■ TASK OBJECTIVE
List the lines of this listing that hold the word "stage".

■ DATA SUPPLIED
Background: an optimization exercise with open tools, aiming at small area and a short achievable clock period. Do not read the settings as production practice.
No run shown here included a check of the RTL's function; only the layout flow was run.

**design/flow/run.sh**
```bash
#!/bin/bash
# synth_recipe.tcl (not shown) runs the flow's synth.tcl, then flattens the netlist and writes it again
# the make line also repeats each setting of config.mk as NAME=value (left out here)
make -C /OpenROAD-flow-scripts/flow DESIGN_CONFIG=/design/flow/config.mk WORK_HOME=/design/flow/orfs CLKGATE_MAP_FILE= SYNTH_SCRIPT=/design/flow/synth_recipe.tcl finish
```
**design/flow/constraint.sdc**
```tcl
create_clock -name core_clock -period 42.0 [get_ports {clk}]
set_input_delay 8.4000 -clock core_clock [delete_from_list [all_inputs] [get_ports {clk}]]
set_output_delay 8.4000 -clock core_clock [all_outputs]
set_load 0.01 [all_outputs]
```
**design/flow/design.v**
```verilog
module cla_nbit #(
    parameter n = 4
) (
  input   [n-1:0] a,
  input   [n-1:0] b,
  input           ci,
  output  [n-1:0] s,
  output          co
  );
  wire [n-1:0] g;
  wire [n-1:0] p;
  wire [  n:0] c;
  assign c[0] = ci;
  assign co   = c[n];
  genvar i;   
  generate
    for (i = 0; i < n; i = i + 1) begin : addbit
      assign s[i] = a[i] ^ b[i] ^ c[i];
      assign g[i] = a[i] & b[i];
      assign p[i] = a[i] | b[i];
      assign c[i + 1] = g[i] | (p[i] & c[i]);
    end
  endgenerate
endmodule
module mul2x2(
	input  [1:0] a,
	input  [1:0] b,
	output [3:0] c
	);
	wire [3:0] tmp;
	assign tmp[0] = a[0] & b[0];
	assign tmp[1] = (a[1]&b[0]) ^ (a[0]&b[1]);
	assign tmp[2] = (a[0]&b[1]) & (a[1]&b[0]) ^ (a[1]&b[1]);
	assign tmp[3] = (a[0]&b[1]) & (a[1]&b[0]) & (a[1]&b[1]);
	assign c 	  = {tmp[3],tmp[2],tmp[1],tmp[0]};
endmodule
module mul4x4(
	input  [3:0] a,
	input  [3:0] b,
	output [7:0] c
	);
	wire [15:0] tmp1;
	wire [ 5:0] result1;
	wire [ 5:0] result2;
	wire 		co1,co2,co3;
	mul2x2 u1(a[3:2],b[3:2],tmp1[15:12]);
	mul2x2 u2(a[1:0],b[3:2],tmp1[11:8]);
	mul2x2 u3(a[3:2],b[1:0],tmp1[7:4]);
	mul2x2 u4(a[1:0],b[1:0],tmp1[3:0]);
	cla_nbit #(.n(6)) u5({tmp1[15:12],2'b0},{2'b0,tmp1[11:8]},1'b0	,result1	,co1);
	cla_nbit #(.n(6)) u6({2'b0,tmp1[7:4]}  ,{4'b0,tmp1[3:2]} ,co1 	,result2	,co2);
	cla_nbit #(.n(6)) u7(result1		   ,result2			 ,co2 	,c[7:2] 	,co3);
	assign c[1:0] = tmp1[1:0];
endmodule
module mul8x8(
	input  [ 7:0] a,
	input  [ 7:0] b,
	output [15:0] c
);
	wire [31:0] tmp1;
	wire [11:0] result1;
	wire [11:0] result2;
	wire co1,co2,co3;
	mul4x4 u1(a[7:4],b[7:4],tmp1[31:24]);
	mul4x4 u2(a[3:0],b[7:4],tmp1[23:16]);
	mul4x4 u3(a[7:4],b[3:0],tmp1[15:8]);
	mul4x4 u4(a[3:0],b[3:0],tmp1[7:0]);
	cla_nbit #(.n(12)) u5({tmp1[31:24],4'b0} ,{4'b0,tmp1[23:16]} ,1'b0 ,result1 ,co1);
	cla_nbit #(.n(12)) u6({4'b0,tmp1[15:8]}  ,{8'b0,tmp1[7:4]}   ,co1  ,result2 ,co2);
	cla_nbit #(.n(12)) u7(result1			 ,result2			 ,co2  ,c[15:4] ,co3);
	assign c[3:0] = tmp1[3:0];
endmodule
module mul16x16(
    input  [15:0] a,
    input  [15:0] b,
    output [31:0] c);
    wire [63:0] tmp1,tmp2;
    wire [23:0] result1;
    wire [23:0] result2;
    wire co1,co2,co3;
	assign tmp2 = tmp1;
    mul8x8 u1(a[15:8],b[15:8],tmp1[63:48]);
    mul8x8 u2(a[7:0] ,b[15:8],tmp1[47:32]);
    mul8x8 u3(a[15:8],b[ 7:0],tmp1[31:16]);
    mul8x8 u4(a[7:0] ,b[ 7:0],tmp1[15:0]);
    cla_nbit #(.n(24)) u5({tmp2[63:48],8'b0} ,{8'b0,tmp2[47:32]} ,1'b0 ,result1 ,co1);
    cla_nbit #(.n(24)) u6({8'b0,tmp2[31:16]} ,{16'b0,tmp2[15:8]} ,co1  ,result2 ,co2);
    cla_nbit #(.n(24)) u7(result1            ,result2            ,co2  ,c[31:8] ,co3);
    assign c[7:0] = tmp2[7:0];
endmodule
module mul_normalizer (
	input  [ 4:0] exponent,
	input  [21:0] mantissa_prod,
	output [14:0] result
);
	wire [4:0] result_exponent;
	wire [9:0] result_mantissa;
	assign result_exponent = (mantissa_prod[21]) ? (exponent + 1'b1): exponent;
	assign result_mantissa = (mantissa_prod[21]) ? mantissa_prod[20:11]:mantissa_prod[19:10];
	assign result 		   = {result_exponent,result_mantissa};
endmodule
module int_fp_mul (
    input         mode,
    input  [15:0] a,
    input  [15:0] b,
    output [15:0] c,
    output        error  
    );
    wire [15:0] c_tmp;
    wire        c_sign,a_zero,b_zero;
    wire [4:0] sum_exponent, biased_sum_exponent;
    wire [15:0] multiplier_input1,multiplier_input2;
    wire [31:0] multiplier_output;
    wire [14:0] normalized_out;
    wire [21:0] mantissa_prod;
    wire c1,c2,underflow,overflow;
    assign overflow = (c1 && c2 && ~biased_sum_exponent[4]) ? 1'b1 :1'b0;
    assign underflow = (~c1 && ~c2 && biased_sum_exponent[4]) ? 1'b1:1'b0;
    assign a_zero = ~(|a);
    assign b_zero = ~(|b);
    assign c_sign = a[15] ^ b[15];
    assign multiplier_input1 = mode ? {5'b0,1'b1,a[9:0]} : ((a[7]==1'b0) ? {9'b0,a[6:0]} : {9'b0,~a[6:0]+1'b1});
    assign multiplier_input2 = mode ? {5'b0,1'b1,b[9:0]} : ((b[7]==1'b0) ? {9'b0,b[6:0]} : {9'b0,~b[6:0]+1'b1});
    assign c = mode ? ((a_zero | b_zero) ? 16'b0 : c_tmp) : ((a[7]^b[7] == 1'b0) ? multiplier_output[15:0] : {1'b1,~multiplier_output[14:0]+1'b1});
    assign c_tmp = (~error) ? {c_sign,normalized_out} : (underflow ? {c_sign,15'b0000_0000_0000_000} : {c_sign,5'b1111_1,10'b0000_0000_00});
    assign error = overflow | underflow; 
    assign mantissa_prod = multiplier_output[21:0];
    mul16x16 u1(multiplier_input1,multiplier_input2,multiplier_output);
    cla_nbit #(.n(5)) u2(a[14:10],b[14:10],1'b0,sum_exponent,c1);  
    cla_nbit #(.n(5)) u3(sum_exponent, 5'b10001,1'b0,biased_sum_exponent,c2);  
    mul_normalizer u4(biased_sum_exponent,mantissa_prod,normalized_out);
endmodule
module alignment (
	input  [14:0] bigger, 
	input  [14:0] smaller,
	output [13:0] aligned_small
	);
	wire c1;
	wire G;
	wire R;
	wire S;
	wire [4:0] bigger_exponent, smaller_exponent,shift_bits;
	wire [21:0] aligned_full;
	assign bigger_exponent  = bigger  [14:10];
	assign smaller_exponent = smaller [14:10];
	assign aligned_full = ({1'b1,smaller[9:0],11'd0} >> shift_bits);
	assign G = aligned_full[10];
	assign S = aligned_full[9];
	assign R = |aligned_full[8:0];
	assign aligned_small = {aligned_full[21:11],G,R,S};
	cla_nbit #(.n(5)) u1(bigger_exponent,~smaller_exponent+1'b1,1'b0,shift_bits,c1);
endmodule
module add_normalizer (
    input             sign,
    input      [ 4:0] exponent,
    input      [13:0] mantissa_add_in,
    output reg [15:0] result,
    input             if_carray,
    input             if_sub
    );
    wire [14:0] mantissa_add;
    reg [4:0] number_of_zero_lead;
    reg [3:0] left_shift_val;
    reg [14:0] norm_mantissa_add;
    reg [9:0] mantissa_tmp;
    wire [4:0] shift_left_exp;
    wire c1;
    wire borrow;
    reg round;
    assign mantissa_add = {if_carray,mantissa_add_in};
    always @ (*) begin
        if (mantissa_add[14:3] == 12'b0000_0000_0001) begin
            number_of_zero_lead = 5'd11;
        end else if (mantissa_add[14:4] == 11'b0000_0000_001) begin
            number_of_zero_lead = 5'd10;
        end else if (mantissa_add[14:5] == 10'b0000_0000_01) begin
            number_of_zero_lead = 5'd9;
        end else if (mantissa_add[14:6] == 9'b0000_0000_1) begin
            number_of_zero_lead = 5'd8;
        end else if (mantissa_add[14:7] == 8'b0000_0001) begin
            number_of_zero_lead = 5'd7;
        end else if (mantissa_add[14:8] == 7'b0000_001) begin
            number_of_zero_lead = 5'd6;
        end else if (mantissa_add[14:9] == 6'b0000_01) begin 
            number_of_zero_lead = 5'd5;
        end else if (mantissa_add[14:10] == 5'b0000_1) begin
            number_of_zero_lead = 5'd4;
        end else if (mantissa_add[14:11] == 4'b0001) begin
            number_of_zero_lead = 5'd3;
        end else if (mantissa_add[14:12] == 3'b001) begin
            number_of_zero_lead = 5'd2;
        end else if (mantissa_add[14:13] == 2'b01) begin
            number_of_zero_lead = 5'd1;
        end else begin 
            number_of_zero_lead = 5'd0;
        end 
    end
    always @(*) begin
        result[15]          = sign;
        left_shift_val      = number_of_zero_lead > shift_left_exp ? shift_left_exp : number_of_zero_lead;
        norm_mantissa_add   = (mantissa_add << left_shift_val[3:0]);
        if (!if_sub) begin 
            result[14:10] = if_carray ? exponent + 1'b1 : exponent;
        end else begin 
            result[14:10] = borrow ? 5'd0 : shift_left_exp ;
        end 
        round = (|norm_mantissa_add[2:0] || norm_mantissa_add[4])&&norm_mantissa_add[3];
        result[9:0]   = norm_mantissa_add[13:4] + {8'd0,round};
    end
    assign {borrow, shift_left_exp} = exponent-number_of_zero_lead + 1;
endmodule
module int_fp_add (
    input         mode,
    input  [15:0] a,
    input  [15:0] b,
    output [15:0] c
    );
    wire [13:0] adder_input_1,adder_input_2,aligned_small,adder_output;
    wire if_sub,a_sign, b_sign, c_sign,c1;
    wire [15:0] normalized_out;
    wire [4:0] higher_add,higher_a,higher_b;
    wire carry_valid;
    wire [15:0] result;
    reg [14:0] bigger, smaller;
    reg a_larger_b;
    assign a_sign        = a[15];
    assign b_sign        = b[15];
    assign if_sub        = (a_sign == b_sign) ? 1'b0 : 1'b1;
    assign c_sign        = a_larger_b ? a_sign : b_sign;
    assign higher_a      = (mode == 1'b0) ? a[15:11] : 5'b0;
    assign higher_b      = (mode == 1'b0) ? b[15:11] : 5'b0;
    assign adder_input_1 = (mode==1'b0) ? a[10:0] :{1'b1,bigger[9:0],3'd0};
    assign adder_input_2 = (mode==1'b0) ? b[10:0] : (if_sub ? ~aligned_small + 1'b1 : aligned_small);
    assign c             = (mode == 1'b0) ? {higher_add,adder_output} : result;
    always @(*) begin
        if (a[14:0] > b[14:0]) begin
            bigger = a[14:0];
            smaller = b[14:0];
            a_larger_b = 1'b1;
        end else begin 
            bigger = b[14:0];
            smaller = a[14:0];
            a_larger_b = 1'b0;
        end 
    end
    alignment u1(bigger,smaller,aligned_small);
    cla_nbit #(.n(14)) u2(adder_input_1,adder_input_2,1'b0,adder_output,c1);
    cla_nbit #(.n(5)) u3(higher_a,higher_b,c1,higher_add,c2);
    assign carry_valid = if_sub ? 0 : c1;
    add_normalizer u4(c_sign,bigger[14:10],adder_output,result,carry_valid,if_sub);
endmodule
module mac_unit
(
	input     [15:0] in_a,  
	input     [15:0] in_b,  
	input     [15:0] in_c,  
	input 	     	 mode,
	output    [15:0] mac_out,
	output 		     error
);
	wire [15:0] mul_out;
	int_fp_add add(
		.mode  ( mode  ) ,
		.a     (mul_out) ,
		.b     ( in_c  ) ,
		.c     (mac_out)
	);
	int_fp_mul mul(
		.mode  ( mode  ) ,
		.a     ( in_a  ) ,
		.b     ( in_b  ) ,
		.c     (mul_out),
		.error (error  )
	);
endmodule	
module mac_top
(
	input                    clk, 
	input                    rst_n,         
	input					 enable,
	input 					 valid,
	input 					 read,    
	input                    mode,    
	input					 cfg,
	input             [15:0] in_a, 
	input             [15:0] in_b, 
	output            [15:0] mac_out,
	output					 error
);
	reg [15:0] a_reg, b_reg, c_reg;
	reg mode_reg;
	wire [15:0] a,b,c,mac_out_tmp;
	wire float_int;
	assign a         = a_reg;
	assign b         = b_reg;
	assign c         = c_reg;
	assign float_int = mode_reg;
	assign mac_out   = (read && enable && ~valid) ? mac_out_tmp : 16'b0 ;  
	always @ ( posedge clk or negedge rst_n ) begin
		if ( ! rst_n ) begin
			a_reg    <= 16'b0 ;
			b_reg    <= 16'b0 ;
			c_reg    <= 16'b0;
			mode_reg <= 1'b0;
		end else if(enable) begin
			if (valid) begin 
				a_reg   <= in_a ;
				b_reg   <= in_b ;
				c_reg   <= mac_out_tmp;
			end
			else if (read) begin  
				c_reg <= 16'b0;
				a_reg <= 16'b0;
				b_reg <= 16'b0;
			end
		end else if (cfg) begin
			mode_reg <= mode;
		end 
	end 
	mac_unit u_mac (
		 .in_a    (a          ),
		 .in_b    (b          ),
		 .in_c    (c          ),
		 .mode    (float_int  ),
		 .mac_out (mac_out_tmp),
		 .error	  (error      )
	);
endmodule	
```
**design/flow/config.mk**
```make
export PLATFORM = sky130hd
export DESIGN_NAME = mac_top
export DESIGN_NICKNAME = mac_top
export VERILOG_FILES = /design/flow/design.v
export SDC_FILE = /design/flow/constraint.sdc
export NUM_CORES = 4
export LEC_CHECK = 0
export CAP_MARGIN = 20
export CORE_MARGIN = 2
export CORE_UTILIZATION = 40
export PLACE_DENSITY = 0.6
export SLEW_MARGIN = 20
```
==> summary.md, run 1 <==
## Clock network
- number of buffers created by CTS: 5
- clock tree from TritonCTS: done
- CTS clock-pin slew for the worst setup and hold paths: 90 ps
- root buffer selected by CTS: sky130_fd_sc_hd__clkbuf_16
- clock latency of the later-clocked register in the worst-skew pair: 330 ps
- Bufs on Longest Clock Path: 2
- deepest level of the CTS H-tree: 2
- number of sinks driven by the clock tree: 49
- hold buffers post-CTS: 0

## STA
- total setup violations reported at the end of the flow: 0
- ratio of final minimum period to clock period: 96.5%
- worst relative slew slack: 38.0%
- number of max-slew violations in the final report: 0
- f_max: 24.7 MHz
- Worst Hold Slack: 522 ps
- final worst path period need: 40520 ps
- transition at the pin with the smallest max-transition slack: 906 ps
- Hold Fails Final Rpt: 0
- skew final: 19.3 ps

## Global route
- maximum number of pins on one net before global-route repair: 78
- initial antenna violation count: 0
- met1 Track Usage GR: 29.9%
- Remaining Overflow, GRT: 0
- GR peak layer: met2
- global-route wire length before repair: 61.6 mm
- number of global-route vias before repair: 11300
- global routing usage on met2: 42.3%
- met3 routing resource usage after global routing: 1.85%
- all-layer global routing usage: 23.6%

## Synth
- proportion of synthesized chip area in sequential cells: 9.73%
- cell with the most instances after synthesis: sky130_fd_sc_hd__inv_1
- cell type contributing the most total cell area after synthesis: sky130_fd_sc_hd__fa_1
- Yosys reg bits: 49
- most instantiated flip-flop cell in the synthesis netlist: sky130_fd_sc_hd__dfrtp_1
- Syn Inst Count: 1534
- number of enable flip-flop cells after synthesis: 0
- share of the synthesized area in the top cell type: 18.4%
- ranking of synthesized cells by area: sky130_fd_sc_hd__fa_1 18%, sky130_fd_sc_hd__ha_1 16%, sky130_fd_sc_hd__dfrtp_1 9.7%
- total of warnings raised by yosys: 4
- library cells used by synthesis: 93
- top post-synthesis cells by count: 229 x sky130_fd_sc_hd__inv_1, 203 x sky130_fd_sc_hd__nor2_1, 166 x sky130_fd_sc_hd__ha_1
- number of nets produced by synthesis: 1855
- cell area after technology mapping: 0.0126 mm2
- average cell area after synthesis: 8.21 um2
- FFs w/ async S/R, synth: 100%

## Routing
- antenna-violating nets left: 0
- number of design rule violations left after detail routing: 0
- Avg WL per Cell: 19.5 um
- routed wire length: 38.5 mm
- post-detailed-route via-to-cell ratio: 5.65
- number of vias after detailed routing: 11100
- first drt pass iteration count: 5
- number of DRC markers after the initial detailed-route iteration: 804

## Setup path
- maximum fanout count along the critical path: 14
- library cell contributing the largest single delay on the critical path: sky130_fd_sc_hd__fa_1
- required time worst endpoint: 33600 ps
- Critical Path AT: 32120 ps
- most common cell type on the critical path: sky130_fd_sc_hd__fa_1
- critical path type: reg2out
- worst-case register-to-register setup slack: 10590 ps
- slowest cell delay on critical path: 700 ps
- Critical Path Start Type: flop
- kind of end point of the critical path: output pin

## Floorplanning
- floorplan core area: 0.0308 mm2
- DIE AREA: 0.0329 mm2
- number of cell rows: 64
- Initial Utilization: 40.9%
- vertical die dimension: 181 um
- width of the die: 181 um
- I/O pin total: 56

## Final layout
- final cell count without fillers: 1974
- area growth from synthesis to layout: 12.1%
- n_diodes: 0
- final-stage net count: 1898
- area of all placed cells without fillers: 0.0141 mm2
- share of final-layout standard cells stronger than drive strength 1: 9.63%

## Place
- number of buffers inserted by port buffering: 55
- Post-DP Area: 0.0136 mm2
- placed wire-length estimate after detailed placement: 31.4 mm
- placer's final routability congestion estimate: 0.965
- placed cell count: 1954

## Hold path
- Min-Delay Path Class: reg2reg

## Run status
- outcome: no timing/DRC/antenna violations

## Job
- Max Cap Violations: 0

-- area by class of cell --
cell class / count / area (um2)
clock buffers: 5 / 125
well taps: 396 / 495
clock inverters: 3 / 28.8
flip-flops and latches: 49 / 1230
inverters: 234 / 878
multi-input cells: 1189 / 10500
fillers: 3083 / 16700
repair buffers: 98 / 901
-- worst max-delay path: cells and delay by family (launching register included) --
family                     cells  cell delay [ps]
muxes                          1              260
DFF                            1              490
and+or+nand+nor               16             3310
buffers and inverters         26             2550
adders and majority gates     62            20350
AOI/OAI and AO/OA             17             3560
xor gates and xnor gates       6             1220
-- metal layers --
layer	routed length, um	up-vias
li1	-	5316
met4	1290	0
met1	16400	5432
met3	1550	75
met5	0	-
met2	19300	325
-- per-stage QoR --
step	setup slack, ps	TNS [ps]	utilization, %
after global routing	-124	-181	45.8
after global placement	890	0	44.1
after detailed placement	356	0	44.1
final	1480	0	45.8
after CTS	5.05	0	44.6
after floorplan	2600	0	-
-- cells in the final DEF, fill, tap and decap left out, types with 7 or more instances in the layout --
master | Yosys | routed
sky130_fd_sc_hd__nor2_1 | 203 | 198
sky130_fd_sc_hd__and3_1 | 22 | 22
sky130_fd_sc_hd__a22o_1 | 37 | 37
sky130_fd_sc_hd__nand2b_1 | 7 | 7
sky130_fd_sc_hd__nand3_1 | 25 | 24
sky130_fd_sc_hd__nor3_1 | 14 | 11
sky130_fd_sc_hd__xnor2_1 | 45 | 43
sky130_fd_sc_hd__o21ai_0 | 53 | 51
sky130_fd_sc_hd__a211oi_1 | 13 | 12
sky130_fd_sc_hd__and2_1 | 17 | 17
sky130_fd_sc_hd__a21oi_1 | 76 | 73
sky130_fd_sc_hd__mux2i_1 | 36 | 33
sky130_fd_sc_hd__o31ai_1 | 8 | 8
sky130_fd_sc_hd__dfrtp_1 | 49 | 47
sky130_fd_sc_hd__xor2_1 | 27 | 25
sky130_fd_sc_hd__mux4_2 | 11 | 11
sky130_fd_sc_hd__nand2_1 | 109 | 109
sky130_fd_sc_hd__inv_1 | 229 | 228
sky130_fd_sc_hd__fa_1 | 116 | 114
sky130_fd_sc_hd__nor4_1 | 9 | 9
sky130_fd_sc_hd__clkdlybuf4s50_1 | 0 | 54
sky130_fd_sc_hd__ha_1 | 166 | 166
sky130_fd_sc_hd__a21o_1 | 15 | 14
sky130_fd_sc_hd__a22oi_1 | 8 | 8
sky130_fd_sc_hd__o211ai_1 | 14 | 14
sky130_fd_sc_hd__a21oi_2 | 6 | 8
sky130_fd_sc_hd__buf_4 | 2 | 39
sky130_fd_sc_hd__a31oi_1 | 11 | 8
-- cell families (layout without fill, tap and decap cells) --
| family | after synthesis | in the layout | synth area share, % |
|---|---|---|---|
| adder cells (fa/ha/maj) | 286 | 286 | 35.2 |
| AO/OA/AOI/OAI | 319 | 319 | 17.7 |
| XOR/XNOR | 73 | 73 | 5.22 |
| AND/OR/NAND/NOR | 452 | 452 | 16.7 |
| multiplexers | 59 | 59 | 6.17 |
| buffers and inverters | 296 | 340 | 9.20 |
| flip-flops | 49 | 49 | 9.73 |
-- what timing repair did --
item	CTS	global route
resized for setup	0	51
endpoints found under the setup margin	0	10
buffers inserted	0	12
-- final timing paths --
kind                                start    endpoint  cells after the start
worst max-delay path             b_reg[0]  mac_out[4]                    128
worst min-delay path            c_reg[13]   c_reg[13]                      2
worst max register to register   b_reg[0]    c_reg[4]                    127
worst min register to register  c_reg[13]   c_reg[13]                      2
max in group asynchronous           rst_n    mode_reg                      2
min in group asynchronous           rst_n    b_reg[4]                      2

■ YOUR RESPONSE
- final-stage net count: 1898
-- per-stage QoR --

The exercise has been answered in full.